• _ABOUT THIS TASK_: Below are some records. Copy every line in them that holds "asynchronous".

== Segment start ==

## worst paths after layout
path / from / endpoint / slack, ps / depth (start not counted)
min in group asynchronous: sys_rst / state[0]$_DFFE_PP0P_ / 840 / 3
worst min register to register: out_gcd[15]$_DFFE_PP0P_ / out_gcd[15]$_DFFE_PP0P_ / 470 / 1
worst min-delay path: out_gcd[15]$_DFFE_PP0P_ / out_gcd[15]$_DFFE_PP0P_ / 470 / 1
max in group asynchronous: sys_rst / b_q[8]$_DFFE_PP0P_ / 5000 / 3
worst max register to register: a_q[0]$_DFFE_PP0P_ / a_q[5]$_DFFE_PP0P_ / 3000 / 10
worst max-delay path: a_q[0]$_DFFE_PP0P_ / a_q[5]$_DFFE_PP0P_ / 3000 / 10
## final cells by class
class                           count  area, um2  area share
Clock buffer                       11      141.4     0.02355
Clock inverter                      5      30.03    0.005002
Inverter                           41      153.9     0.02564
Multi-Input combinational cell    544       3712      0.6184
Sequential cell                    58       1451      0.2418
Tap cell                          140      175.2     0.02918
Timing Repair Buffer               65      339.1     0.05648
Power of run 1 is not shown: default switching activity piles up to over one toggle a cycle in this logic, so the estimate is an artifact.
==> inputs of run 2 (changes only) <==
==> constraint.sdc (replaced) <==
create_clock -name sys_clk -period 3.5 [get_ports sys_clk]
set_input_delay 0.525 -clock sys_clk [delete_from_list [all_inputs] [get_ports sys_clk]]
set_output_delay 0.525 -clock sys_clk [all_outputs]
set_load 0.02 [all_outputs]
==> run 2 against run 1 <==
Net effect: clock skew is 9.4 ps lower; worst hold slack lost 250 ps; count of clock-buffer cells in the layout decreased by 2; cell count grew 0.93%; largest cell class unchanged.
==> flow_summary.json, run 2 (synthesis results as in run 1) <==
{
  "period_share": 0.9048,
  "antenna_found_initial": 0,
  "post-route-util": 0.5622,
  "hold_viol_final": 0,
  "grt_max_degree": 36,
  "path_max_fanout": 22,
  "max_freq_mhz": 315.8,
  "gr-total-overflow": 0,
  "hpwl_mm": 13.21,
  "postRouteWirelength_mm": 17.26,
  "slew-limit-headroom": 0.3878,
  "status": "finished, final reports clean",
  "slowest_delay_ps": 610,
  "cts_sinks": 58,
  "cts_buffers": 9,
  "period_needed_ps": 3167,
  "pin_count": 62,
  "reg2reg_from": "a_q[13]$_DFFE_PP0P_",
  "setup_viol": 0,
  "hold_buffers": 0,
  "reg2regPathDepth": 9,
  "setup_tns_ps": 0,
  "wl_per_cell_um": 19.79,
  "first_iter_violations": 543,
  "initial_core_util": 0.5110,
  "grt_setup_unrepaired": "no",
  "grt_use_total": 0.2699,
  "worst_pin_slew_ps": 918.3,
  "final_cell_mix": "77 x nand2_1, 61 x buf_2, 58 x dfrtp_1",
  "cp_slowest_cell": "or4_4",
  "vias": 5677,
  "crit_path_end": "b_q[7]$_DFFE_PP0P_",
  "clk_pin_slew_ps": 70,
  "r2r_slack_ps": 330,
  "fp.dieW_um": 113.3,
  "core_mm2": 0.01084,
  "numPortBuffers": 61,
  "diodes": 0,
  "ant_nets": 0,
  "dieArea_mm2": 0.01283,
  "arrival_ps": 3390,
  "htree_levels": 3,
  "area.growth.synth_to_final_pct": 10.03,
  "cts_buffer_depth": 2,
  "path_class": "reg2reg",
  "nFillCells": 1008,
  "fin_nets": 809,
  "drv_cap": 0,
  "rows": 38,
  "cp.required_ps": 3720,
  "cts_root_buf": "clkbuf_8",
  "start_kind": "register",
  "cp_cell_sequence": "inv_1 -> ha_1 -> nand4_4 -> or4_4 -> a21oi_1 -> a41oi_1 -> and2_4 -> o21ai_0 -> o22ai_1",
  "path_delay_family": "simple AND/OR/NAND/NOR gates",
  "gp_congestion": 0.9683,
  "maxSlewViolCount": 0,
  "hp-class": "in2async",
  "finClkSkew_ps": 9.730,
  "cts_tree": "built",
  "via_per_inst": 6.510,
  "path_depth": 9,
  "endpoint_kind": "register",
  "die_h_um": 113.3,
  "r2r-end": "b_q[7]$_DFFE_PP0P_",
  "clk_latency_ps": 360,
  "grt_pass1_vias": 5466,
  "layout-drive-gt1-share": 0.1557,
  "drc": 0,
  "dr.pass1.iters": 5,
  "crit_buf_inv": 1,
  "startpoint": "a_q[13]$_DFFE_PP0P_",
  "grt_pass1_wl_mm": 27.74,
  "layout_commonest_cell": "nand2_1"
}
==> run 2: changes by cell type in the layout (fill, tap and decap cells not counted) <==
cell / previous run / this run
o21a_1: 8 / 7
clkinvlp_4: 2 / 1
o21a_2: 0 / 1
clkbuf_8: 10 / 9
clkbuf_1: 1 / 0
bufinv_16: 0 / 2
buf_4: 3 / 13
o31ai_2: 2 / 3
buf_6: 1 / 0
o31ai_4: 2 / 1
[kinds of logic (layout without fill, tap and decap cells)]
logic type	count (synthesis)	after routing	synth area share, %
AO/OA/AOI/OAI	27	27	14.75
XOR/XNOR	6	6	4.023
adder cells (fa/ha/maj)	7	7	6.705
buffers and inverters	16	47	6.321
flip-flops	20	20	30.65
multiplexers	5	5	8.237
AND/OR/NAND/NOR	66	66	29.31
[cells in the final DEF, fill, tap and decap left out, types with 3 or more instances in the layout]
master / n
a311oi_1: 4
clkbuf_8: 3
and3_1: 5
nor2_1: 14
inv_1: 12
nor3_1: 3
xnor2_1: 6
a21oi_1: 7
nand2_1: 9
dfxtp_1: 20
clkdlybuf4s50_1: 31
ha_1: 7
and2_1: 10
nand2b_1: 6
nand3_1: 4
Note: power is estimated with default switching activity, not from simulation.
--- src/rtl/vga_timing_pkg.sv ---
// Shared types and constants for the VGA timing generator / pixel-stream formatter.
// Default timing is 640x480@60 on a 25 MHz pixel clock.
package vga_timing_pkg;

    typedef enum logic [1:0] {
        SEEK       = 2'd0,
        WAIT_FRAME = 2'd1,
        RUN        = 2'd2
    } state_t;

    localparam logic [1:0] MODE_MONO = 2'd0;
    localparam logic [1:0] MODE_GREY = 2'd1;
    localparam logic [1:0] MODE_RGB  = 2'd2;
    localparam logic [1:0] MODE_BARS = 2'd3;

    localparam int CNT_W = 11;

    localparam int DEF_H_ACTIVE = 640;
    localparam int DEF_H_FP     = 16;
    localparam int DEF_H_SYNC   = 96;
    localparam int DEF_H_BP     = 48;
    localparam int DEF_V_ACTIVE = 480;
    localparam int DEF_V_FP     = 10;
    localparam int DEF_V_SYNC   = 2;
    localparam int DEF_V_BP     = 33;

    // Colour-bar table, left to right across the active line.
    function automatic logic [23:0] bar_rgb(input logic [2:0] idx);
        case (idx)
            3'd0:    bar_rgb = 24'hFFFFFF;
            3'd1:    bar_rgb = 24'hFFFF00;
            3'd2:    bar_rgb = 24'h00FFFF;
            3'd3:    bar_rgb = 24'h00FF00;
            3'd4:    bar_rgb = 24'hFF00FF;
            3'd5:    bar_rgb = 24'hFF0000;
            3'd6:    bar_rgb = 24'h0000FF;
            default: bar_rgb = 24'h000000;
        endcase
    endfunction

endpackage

== Segment end ==
== Segment start ==

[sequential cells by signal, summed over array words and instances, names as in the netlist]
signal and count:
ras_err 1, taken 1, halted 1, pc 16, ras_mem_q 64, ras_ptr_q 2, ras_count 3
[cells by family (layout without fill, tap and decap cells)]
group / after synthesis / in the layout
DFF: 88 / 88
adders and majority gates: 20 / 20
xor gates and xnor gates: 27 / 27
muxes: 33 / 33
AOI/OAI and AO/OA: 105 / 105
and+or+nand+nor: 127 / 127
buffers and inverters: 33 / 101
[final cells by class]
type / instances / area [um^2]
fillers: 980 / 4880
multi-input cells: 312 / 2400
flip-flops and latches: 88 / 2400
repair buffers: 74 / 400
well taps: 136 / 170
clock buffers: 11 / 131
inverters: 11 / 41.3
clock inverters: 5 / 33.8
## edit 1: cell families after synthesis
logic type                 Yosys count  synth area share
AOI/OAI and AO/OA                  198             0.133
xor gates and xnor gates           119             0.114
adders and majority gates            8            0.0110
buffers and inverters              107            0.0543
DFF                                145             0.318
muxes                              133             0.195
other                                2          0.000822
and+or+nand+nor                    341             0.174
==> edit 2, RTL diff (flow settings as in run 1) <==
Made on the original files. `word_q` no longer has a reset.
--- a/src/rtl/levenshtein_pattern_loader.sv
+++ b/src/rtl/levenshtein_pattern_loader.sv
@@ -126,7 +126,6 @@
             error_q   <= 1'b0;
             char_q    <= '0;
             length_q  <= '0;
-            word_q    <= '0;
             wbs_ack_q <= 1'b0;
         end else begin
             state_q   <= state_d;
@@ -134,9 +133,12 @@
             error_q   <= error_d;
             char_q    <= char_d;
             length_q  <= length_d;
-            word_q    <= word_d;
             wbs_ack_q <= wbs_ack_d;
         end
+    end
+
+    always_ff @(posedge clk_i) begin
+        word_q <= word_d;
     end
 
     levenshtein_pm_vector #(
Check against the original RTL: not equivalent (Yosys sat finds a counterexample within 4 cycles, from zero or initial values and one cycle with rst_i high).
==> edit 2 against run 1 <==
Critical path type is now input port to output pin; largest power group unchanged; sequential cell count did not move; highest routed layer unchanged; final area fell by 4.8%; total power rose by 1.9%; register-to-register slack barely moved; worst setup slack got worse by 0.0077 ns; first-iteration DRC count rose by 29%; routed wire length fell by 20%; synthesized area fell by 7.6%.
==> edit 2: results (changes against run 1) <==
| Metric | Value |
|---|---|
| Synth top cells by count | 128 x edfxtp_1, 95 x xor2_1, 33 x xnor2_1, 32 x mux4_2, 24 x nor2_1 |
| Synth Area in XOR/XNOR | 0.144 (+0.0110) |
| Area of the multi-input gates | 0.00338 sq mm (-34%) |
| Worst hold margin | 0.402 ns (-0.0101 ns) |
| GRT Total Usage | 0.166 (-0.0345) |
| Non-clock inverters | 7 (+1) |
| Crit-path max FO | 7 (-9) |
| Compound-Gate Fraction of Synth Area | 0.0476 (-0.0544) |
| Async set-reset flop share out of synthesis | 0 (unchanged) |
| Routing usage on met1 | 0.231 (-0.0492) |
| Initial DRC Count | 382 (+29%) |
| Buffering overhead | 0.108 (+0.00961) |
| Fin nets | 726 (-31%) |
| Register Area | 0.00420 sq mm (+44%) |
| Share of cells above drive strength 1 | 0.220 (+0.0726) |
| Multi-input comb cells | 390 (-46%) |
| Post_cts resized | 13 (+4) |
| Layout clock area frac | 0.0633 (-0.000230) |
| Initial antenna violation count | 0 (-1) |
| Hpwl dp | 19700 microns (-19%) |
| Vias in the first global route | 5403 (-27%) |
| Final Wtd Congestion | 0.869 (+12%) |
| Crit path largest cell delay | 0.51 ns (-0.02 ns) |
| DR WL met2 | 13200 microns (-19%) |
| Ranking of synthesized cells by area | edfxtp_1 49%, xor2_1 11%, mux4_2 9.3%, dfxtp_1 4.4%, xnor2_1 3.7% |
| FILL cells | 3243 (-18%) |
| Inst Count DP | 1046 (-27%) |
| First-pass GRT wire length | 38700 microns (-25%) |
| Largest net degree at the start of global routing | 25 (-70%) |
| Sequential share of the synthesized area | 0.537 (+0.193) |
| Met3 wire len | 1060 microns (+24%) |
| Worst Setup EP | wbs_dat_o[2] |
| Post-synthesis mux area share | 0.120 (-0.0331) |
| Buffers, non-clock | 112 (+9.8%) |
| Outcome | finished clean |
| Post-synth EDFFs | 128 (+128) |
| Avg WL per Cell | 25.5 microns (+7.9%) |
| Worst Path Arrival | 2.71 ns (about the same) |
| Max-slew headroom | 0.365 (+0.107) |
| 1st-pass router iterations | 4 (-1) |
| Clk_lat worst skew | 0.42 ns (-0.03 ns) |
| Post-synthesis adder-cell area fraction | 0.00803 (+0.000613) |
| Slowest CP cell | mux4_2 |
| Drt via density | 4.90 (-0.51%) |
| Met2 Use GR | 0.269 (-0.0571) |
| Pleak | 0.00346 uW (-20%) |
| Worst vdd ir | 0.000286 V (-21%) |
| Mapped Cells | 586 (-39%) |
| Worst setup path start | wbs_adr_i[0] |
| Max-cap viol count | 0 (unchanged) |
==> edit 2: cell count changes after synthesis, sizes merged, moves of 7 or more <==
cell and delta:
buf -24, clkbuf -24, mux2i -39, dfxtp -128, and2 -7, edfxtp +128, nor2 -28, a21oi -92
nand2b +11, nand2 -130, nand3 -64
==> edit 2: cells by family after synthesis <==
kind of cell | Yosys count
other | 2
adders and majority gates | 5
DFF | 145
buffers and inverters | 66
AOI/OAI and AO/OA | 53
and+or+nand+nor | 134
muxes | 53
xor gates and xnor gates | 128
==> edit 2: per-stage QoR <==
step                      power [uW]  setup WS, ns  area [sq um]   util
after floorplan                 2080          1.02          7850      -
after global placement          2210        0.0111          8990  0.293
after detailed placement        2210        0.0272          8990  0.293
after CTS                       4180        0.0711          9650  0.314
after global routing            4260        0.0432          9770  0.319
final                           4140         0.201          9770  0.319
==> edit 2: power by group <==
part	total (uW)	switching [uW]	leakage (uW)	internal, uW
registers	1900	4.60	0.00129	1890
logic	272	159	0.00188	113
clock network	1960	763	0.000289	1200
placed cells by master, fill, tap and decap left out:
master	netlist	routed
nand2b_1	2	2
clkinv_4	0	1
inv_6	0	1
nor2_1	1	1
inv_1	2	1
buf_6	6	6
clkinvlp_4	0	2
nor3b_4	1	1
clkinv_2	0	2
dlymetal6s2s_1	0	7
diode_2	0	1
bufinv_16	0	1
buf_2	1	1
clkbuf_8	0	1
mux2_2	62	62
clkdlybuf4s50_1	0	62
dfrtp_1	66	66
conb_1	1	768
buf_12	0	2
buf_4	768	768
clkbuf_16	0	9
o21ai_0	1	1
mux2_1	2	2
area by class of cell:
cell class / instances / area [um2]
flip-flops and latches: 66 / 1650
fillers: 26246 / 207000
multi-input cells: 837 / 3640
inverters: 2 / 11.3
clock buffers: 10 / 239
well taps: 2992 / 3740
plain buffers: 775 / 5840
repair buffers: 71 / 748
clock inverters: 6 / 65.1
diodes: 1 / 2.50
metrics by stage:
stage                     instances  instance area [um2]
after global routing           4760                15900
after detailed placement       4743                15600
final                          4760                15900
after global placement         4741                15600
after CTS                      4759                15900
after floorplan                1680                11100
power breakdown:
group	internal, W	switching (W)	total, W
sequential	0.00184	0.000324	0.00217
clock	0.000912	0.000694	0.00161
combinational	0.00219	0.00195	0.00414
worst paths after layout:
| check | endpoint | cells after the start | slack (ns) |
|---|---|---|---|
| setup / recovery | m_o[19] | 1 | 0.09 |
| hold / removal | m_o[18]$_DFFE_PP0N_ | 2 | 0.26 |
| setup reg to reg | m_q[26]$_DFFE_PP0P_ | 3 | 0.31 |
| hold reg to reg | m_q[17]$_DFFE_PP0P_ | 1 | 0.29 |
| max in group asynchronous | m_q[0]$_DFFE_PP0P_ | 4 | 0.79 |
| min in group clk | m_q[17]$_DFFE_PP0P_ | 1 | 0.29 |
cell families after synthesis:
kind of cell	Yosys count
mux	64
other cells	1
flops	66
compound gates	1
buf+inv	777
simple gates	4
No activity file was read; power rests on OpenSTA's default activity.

== Segment end ==

• _TASK ANSWER_:
min in group asynchronous: sys_rst / state[0]$_DFFE_PP0P_ / 840 / 3
max in group asynchronous: sys_rst / b_q[8]$_DFFE_PP0P_ / 5000 / 3
| max in group asynchronous | m_q[0]$_DFFE_PP0P_ | 4 | 0.79 |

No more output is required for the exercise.